Model | Total training mem (GB) | Multi-scale training | Testing time / im | AP (minival) | link
--- |:---:|:---:|:---:|:---:|:---:|
FCOS_R_50_FPN_1x | 29.3 | No | 71ms | 37.0 | [model](https://pan.baidu.com/s/1Xcbx7EfOGvwnexXAuovM0A) |
FCOS_R_50_FPN_1x_center | 30.61 | No | 71ms | 37.8 | [model](https://pan.baidu.com/s/1Gs7AzmJRmeYhXUPDQZuSLA) |
FCOS_R_50_FPN_1x_center_liou | 30.61 | No | 71ms | 38.1 | [model](https://pan.baidu.com/s/1HpYrkAsVXNvXRFTd06SGgA) |
FCOS_R_50_FPN_1x_center_giou | 30.61 | No | 71ms | 38.2 | [model](https://pan.baidu.com/s/13_o6343Ikg4td01kVXxGSw) |
FCOS_R_101_FPN_2x | 44.1 | Yes | 74ms | 41.4 | [model](https://pan.baidu.com/s/1u_5OD5NURYe1EYFWnohgEA) |
FCOS_R_101_FPN_2x_center_giou | 44.1 | Yes | 74ms | 42.5 | [model](https://pan.baidu.com/s/1qhHM067ywwlEXfamaFq23g) |

[1] *1x and 2x mean the model is trained for 90K and 180K iterations, respectively.* \
[2] center means [center sample](fcos.pdf) is used in our training. \
[3] liou means the model use linear iou loss function. (1 - iou) \
[4] giou means the use giou loss function. (1 - giou)

## Training

The following command line will train FCOS_R_50_FPN_1x on 8 GPUs with Synchronous Stochastic Gradient Descent (SGD):

python -m torch.distributed.launch \
--nproc_per_node=8 \
--master_port=$((RANDOM + 10000)) \
tools/train_net.py \
--skip-test \
--config-file configs/fcos/fcos_R_50_FPN_1x_center_giou.yaml \
DATALOADER.NUM_WORKERS 2 \
OUTPUT_DIR training_dir/fcos_R_50_FPN_1x_center_giou

Note that:
1) If you want to use fewer GPUs, please change `--nproc_per_node` to the number of GPUs.

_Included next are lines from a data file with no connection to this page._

[src/rtl/mem_port_arbiter.sv]
// Shares one single-port memory between fetch and data stages, one access in flight at a time.
// Grant is same-cycle, read data returns MEM_LAT+1 cycles after grant; requesters hold req/payload until gnt.
module mem_port_arbiter #(
  parameter int DATA_W     = 16,
  parameter int ADDR_W     = 16,
  parameter int MEM_LAT    = 2,
  parameter int STARVE_MAX = 4
) (
  input  logic              clk,
  input  logic              reset,
  input  logic              if_req,
  input  logic [ADDR_W-1:0] if_addr,
  output logic              if_gnt,
  output logic              if_rvalid,
  output logic [DATA_W-1:0] if_rdata,
  input  logic              dm_req,
  input  logic              dm_we,
  input  logic [ADDR_W-1:0] dm_addr,
  input  logic [DATA_W-1:0] dm_wdata,
  output logic              dm_gnt,
  output logic              dm_rvalid,
  output logic [DATA_W-1:0] dm_rdata,
  output logic              mem_en,
  output logic              mem_we,
  output logic [ADDR_W-1:0] mem_addr,
  output logic [DATA_W-1:0] mem_wdata,
  input  logic [DATA_W-1:0] mem_rdata,
  output logic              stall_if,
  output logic              stall_mem
);

  localparam int SW = $clog2(STARVE_MAX + 1);

  typedef enum logic [1:0] {IDLE, ISSUE, WAIT} state_t;

  state_t            state;
  logic [3:0]        cnt;
  logic              own_dm;
  logic              we_q;
  logic [ADDR_W-1:0] addr_q;
  logic [DATA_W-1:0] wdata_q;
  logic [SW-1:0]     starve_cnt;

  logic last_wait;
  logic grantable;
  logic if_win;
  logic if_outstanding;
  logic dm_outstanding;

  always_comb begin
    last_wait      = (state == WAIT) && (cnt == 4'd1);
    // reset gating keeps every output quiet while reset is held low
    grantable      = reset && ((state == IDLE) || last_wait);
    if_win         = if_req && (!dm_req || (starve_cnt == SW'(STARVE_MAX)));
    if_gnt         = grantable && if_win;
    dm_gnt         = grantable && dm_req && !if_win;

    if_rvalid      = last_wait && !own_dm;
    dm_rvalid      = last_wait && own_dm;
    if_rdata       = if_rvalid ? mem_rdata : '0;
    dm_rdata       = (dm_rvalid && !we_q) ? mem_rdata : '0;

    mem_en         = (state == ISSUE);
    mem_we         = mem_en && we_q;
    mem_addr       = mem_en ? addr_q : '0;
    mem_wdata      = mem_en ? wdata_q : '0;

    if_outstanding = (state != IDLE) && !own_dm;
    dm_outstanding = (state != IDLE) && own_dm;
    stall_if       = reset && (if_req || if_outstanding) && !if_rvalid;
    stall_mem      = reset && (dm_req || dm_outstanding) && !dm_rvalid;
  end

  always_ff @(posedge clk or negedge reset) begin
    if (!reset) begin
      state      <= IDLE;
      cnt        <= '0;
      own_dm     <= 1'b0;
      we_q       <= 1'b0;
      addr_q     <= '0;
      wdata_q    <= '0;
      starve_cnt <= '0;
    end else begin
      if (if_gnt || dm_gnt) begin
        state   <= ISSUE;
        own_dm  <= dm_gnt;
        we_q    <= dm_gnt && dm_we;
        addr_q  <= dm_gnt ? dm_addr : if_addr;
        wdata_q <= dm_gnt ? dm_wdata : '0;
      end else if (state == ISSUE) begin
        state <= WAIT;
        cnt   <= 4'(MEM_LAT);
      end else if (state == WAIT) begin
        if (cnt == 4'd1) state <= IDLE;
        else             cnt   <= cnt - 4'd1;
      end

      // fetch only counts as starved while it keeps asking and data keeps winning
      if (!if_req || if_gnt)
        starve_cnt <= '0;
      else if (dm_gnt && (starve_cnt != SW'(STARVE_MAX)))
        starve_cnt <= starve_cnt + SW'(1);
    end
  end

endmodule
[config.mk]
export PLATFORM = sky130hd
export DESIGN_NAME = mem_port_arbiter
export DESIGN_NICKNAME = d
export VERILOG_FILES = /design/src/rtl/mem_port_arbiter.sv
export SDC_FILE = /design/constraint.sdc
export NUM_CORES = 1
export LEC_CHECK = 0
export ABC_AREA = 1
export BUFFER_PORTS_ARGS = -buffer_cell sky130_fd_sc_hd__buf_2
export CELL_PAD_IN_SITES_DETAIL_PLACEMENT = 2
export CELL_PAD_IN_SITES_GLOBAL_PLACEMENT = 2
export CORE_MARGIN = 5
export CORE_UTILIZATION = 25
export CTS_CLUSTER_SIZE = 10
export DETAILED_ROUTE_END_ITERATION = 12
export PLACE_DENSITY_LB_ADDON = 0.1
export SKIP_CTS_REPAIR_TIMING = 1
export SLEW_MARGIN = 40
export SYNTH_ARGS = -nofsm -noshare
export SYNTH_HDL_FRONTEND = slang
export SYNTH_SLANG_ARGS = --single-unit
[constraint.sdc]
create_clock -name clk -period 3.4 [get_ports clk]
set_clock_uncertainty 0.1 [all_clocks]
set_input_delay 0.68 -clock clk [delete_from_list [all_inputs] [get_ports clk]]
set_output_delay 0.68 -clock clk [all_outputs]
set_load 0.005 [all_outputs]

No other settings need to be changed. The total batch size does not depends on `nproc_per_node`. If you want to change the total batch size, please change `SOLVER.IMS_PER_BATCH` in [configs/fcos/fcos_R_50_FPN_1x_center_giou.yaml](configs/fcos/fcos_R_50_FPN_1x_center_giou.yaml).
2) The models will be saved into `OUTPUT_DIR`.
3) If you want to train FCOS with other backbones, please change `--config-file`.

## Citations
Please consider citing original paper in your publications if the project helps your research.
```
@article{tian2019fcos,
title = {{FCOS}: Fully Convolutional One-Stage Object Detection},
author = {Tian, Zhi and Shen, Chunhua and Chen, Hao and He, Tong},
journal = {arXiv preprint arXiv:1904.01355},
year = {2019}
}
```

## License

For academic use, this project is licensed under the 2-clause BSD License - see the LICENSE file for details. For commercial use, please contact the authors.